発明の効果本発明は、−１−述したように誤り文字と正解である候
補文字との対をその誤りの牛じやすい文字順に格納した
訂正文字辞書を設けたので、キーボード等におけるキー
配列、シフトキー操作の併用の有無等に起因して誤りを
生じやすい文字を優先させることができ、よって、訂正
候補作成処理を、より効率的に行うことができる。Effects of the Invention As described above, the present invention provides a correction character dictionary that stores pairs of error characters and correct candidate characters in the order of the characters that are most likely to cause errors. Priority can be given to characters that are likely to cause errors due to the presence or absence of combined use of the shift key, etc. Therefore, correction candidate creation processing can be performed more efficiently.

[Brief explanation of the drawing]

第１図は本発明の第一の実施例を示すブロック構成図、
第２図は訂正文字辞書の構成図、第３図は単語辞書の構
成図、第４図は単語接続表の構成図、第５図は文字接続
表の構成図、第６図は全体的な処理を示すフローチャー
１・、第７図は訂正候補作成処理を示すフローチャート
、第８図は本発明の第二の実施例を示すブロック構成図
、第９図は頻度情報辞書の構成図、第１０図は訂正候補
作成処理を示すフローチャー１・である。
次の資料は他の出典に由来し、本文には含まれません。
Background: an optimization exercise with open tools, aiming at small area. Do not read the settings as production practice.
The RTL was checked by simulation tests, not by an equivalence proof against the original design.
Power is estimated from default activity; no workload was simulated.

==> flow/design.v (excerpt) <==
module gp_baseband_regs #(
  parameter int ACC_W = 18
) (
  input  logic                                 axi_clk,
  input  logic                                 axi_rstn,
  input  logic [31:0]                          s_axi_awaddr,
  input  logic                                 s_axi_awvalid,
  output logic                                 s_axi_awready,
  input  logic [31:0]                          s_axi_wdata,
  input  logic [3:0]                           s_axi_wstrb,
  input  logic                                 s_axi_wvalid,
  output logic                                 s_axi_wready,
  output logic [1:0]                           s_axi_bresp,
  output logic                                 s_axi_bvalid,
  input  logic                                 s_axi_bready,
  input  logic [31:0]                          s_axi_araddr,
  input  logic                                 s_axi_arvalid,
  output logic                                 s_axi_arready,
  output logic [31:0]                          s_axi_rdata,
  output logic [1:0]                           s_axi_rresp,
  output logic                                 s_axi_rvalid,
  input  logic                                 s_axi_rready,
  input  logic                                 dump_pulse,
  input  logic signed [ACC_W-1:0]              i_early,
  input  logic signed [ACC_W-1:0]              q_early,
  input  logic signed [ACC_W-1:0]              i_prompt,
  input  logic signed [ACC_W-1:0]              q_prompt,
  input  logic signed [ACC_W-1:0]              i_late,
  input  logic signed [ACC_W-1:0]              q_late,
  input  gp_meas_pkg::epoch_t                  epoch_dump,
  input  gp_meas_pkg::epoch_t                  tic_epoch,
  input  logic [gp_meas_pkg::CODE_PHASE_W-1:0] tic_code_phase,
  input  logic [gp_meas_pkg::CODE_NCO_W-1:0]   tic_code_nco,
  input  logic [gp_meas_pkg::CARR_CYCLE_W-1:0] tic_carr_cycle,
  input  logic [gp_meas_pkg::CARR_NCO_W-1:0]   tic_carr_nco,
  output logic                                 tic_pulse
);
clock: 6.0 ns
lec_check: 0
cap_margin: 20
core_margin: 2
core_utilization: 60
slew_margin: 20
synth_hierarchical: 1
standard.sh (not shown) runs the stock make flow with config.mk's settings and CLKGATE_MAP_FILE= SYNTH_SCRIPT=/design/flow/synth_recipe.tcl, a recipe that flattens the netlist after the stock synthesis.
==> flow/flow/run.sh <==
#!/bin/bash
# Standard ORFS layout with two changes: the ports are buffered with the smallest buffer, and
# the clock tree groups about 9 flip-flops on each leaf buffer and adds no dummy loads.
set -euo pipefail
bash standard.sh synth > synth.log 2>&1
bash standard.sh "BUFFER_PORTS_ARGS=-buffer_cell sky130_fd_sc_hd__buf_1" \
  "CTS_ARGS=-sink_clustering_enable -repair_clock_nets -dont_use_dummy_load -buf_list sky130_fd_sc_hd__clkbuf_4 -root_buf sky130_fd_sc_hd__clkbuf_8 -sink_clustering_size 9 -sink_clustering_max_diameter 50" \
  finish > layout.log 2>&1
Rerun with:
--- a/flow/design.v
+++ b/flow/design.v
@@ -388,26 +388,24 @@
     end else if (pend2) begin
       for (int b = 0; b < 4; b++) begin
         if (wsel == 2'd1 && wstrb_q[b]) tic_cycles[8*b +: 8] <= wdata_q[8*b +: 8];
       end
       if (wsel == 2'd2 && wstrb_q[0]) tic_enable <= wdata_q[0];
     end
   end
   assign en_host = pend_ctl ? wdata_q[0] : tic_enable;
   function automatic logic [31:0] carries(input logic [31:0] q, input logic c0);
-    logic [3:0] seg;
+    logic [1:0] seg;
     seg[0] = c0;
-    seg[1] = c0 && (&q[7:0]);
-    seg[2] = c0 && (&q[7:0]) && (&q[15:8]);
-    seg[3] = c0 && (&q[7:0]) && (&q[15:8]) && (&q[23:16]);
-    for (int k = 0; k < 4; k++) begin
-      carries[8*k] = seg[k];
-      for (int i = 1; i < 8; i++) carries[8*k+i] = carries[8*k+i-1] && q[8*k+i-1];
+    seg[1] = c0 && (&q[15:0]);
+    for (int k = 0; k < 2; k++) begin
+      carries[16*k] = seg[k];
+      for (int i = 1; i < 16; i++) carries[16*k+i] = carries[16*k+i-1] && q[16*k+i-1];
     end
   endfunction
   logic [31:0] cnt1;
   logic [31:0] cnt1_cy;
   logic        hit;
   logic        run;
   assign cnt1_cy = carries(cnt1, 1'b1);
   assign hit     = cnt1 == tic_cycles || tic_cycles[31:1] == 31'd0;
   assign run     = axi_rstn && tic_enable && !hit;
After rerunning: The new run produced a clean layout; clock power is about the same; non-clock buffer count rises by 3; maximum frequency went down by 13%; setup slack got worse by 0.56 ns; wire length climbs by 0.80%; sequential share of layout area grows by 0.14 points; hold slack is worse by 0.010 ns; power came out higher by 0.40%; count of clock-buffer cells in the layout grows by 1; global-route usage is higher by 0.39 points.

==> what the ideal ports hide <==
The results above use ideal ports. As a check the final layouts listed here were re-extracted and re-timed, cells and wires unchanged. Step 1 (the two cells are an assumption about what drives the block):
set clk [get_ports {axi_clk}]
set_driving_cell -lib_cell sky130_fd_sc_hd__clkbuf_16 $clk
set_driving_cell -lib_cell sky130_fd_sc_hd__buf_2 [delete_from_list [all_inputs] $clk]
Step 2 moves the port delays by t, midway between the first and last clock arrival at a register: inputs arrive t later, outputs are due t later. That takes back most of the time a late clock gives input paths. a / b / c = no drivers / after step 1 / after step 2; a / b = the first two.
run | shift t [ns] | setup WS [ns] | hold slack, ns | slew at the worst register clock pin (ns)
the first run | 0.596 | 2.311 / 2.341 / 1.745 | 0.444 / 0.444 / 0.444 | 0.10 / 0.10
the second run | 0.586 | 1.748 / 1.720 / 1.134 | 0.434 / 0.434 / 0.434 | 0.11 / 0.11
After both steps setup and hold are still met in every run listed. The setup slack of the second run, which loses most, moves by -0.028 ns with the drivers and by -0.614 ns with both steps.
４・・・形態素解析部、５・・・誤り検出部、７・・・
ｍ語辞書、８・・・単語接続表、１０・・・訂正文７辞
書出　願　人　　　株式会社　　　リ　コ　−４７図FIG. 1 is a block diagram showing a first embodiment of the present invention;
Figure 2 is a configuration diagram of the corrected character dictionary, Figure 3 is a configuration diagram of the word dictionary, Figure 4 is a configuration diagram of the word connection table, Figure 5 is a configuration diagram of the character connection table, and Figure 6 is the overall configuration. Flowchart 1 showing the process, FIG. 7 is a flowchart showing the correction candidate creation process, FIG. 8 is a block configuration diagram showing the second embodiment of the present invention, FIG. 9 is a configuration diagram of the frequency information dictionary, and FIG. FIG. 10 is a flowchart 1 showing correction candidate creation processing. 4... Morphological analysis unit, 5... Error detection unit, 7...
m-word dictionary, 8...word connection table, 10...corrected sentence 7 dictionary Applicant Ricoh Co., Ltd. -47 Figure

Claims

[Claims]

Japanese sentence error correction processing that detects erroneous character strings in Japanese documents using a morphological analysis unit and error detection unit using a word dictionary and word connection table, and presents words that are the correct answer to the erroneous character strings for hiragana errors. 1. A Japanese sentence error correction processing device, characterized in that the device is provided with a correction character dictionary storing pairs of error characters and correct candidate characters in the order of characters in which errors are likely to occur.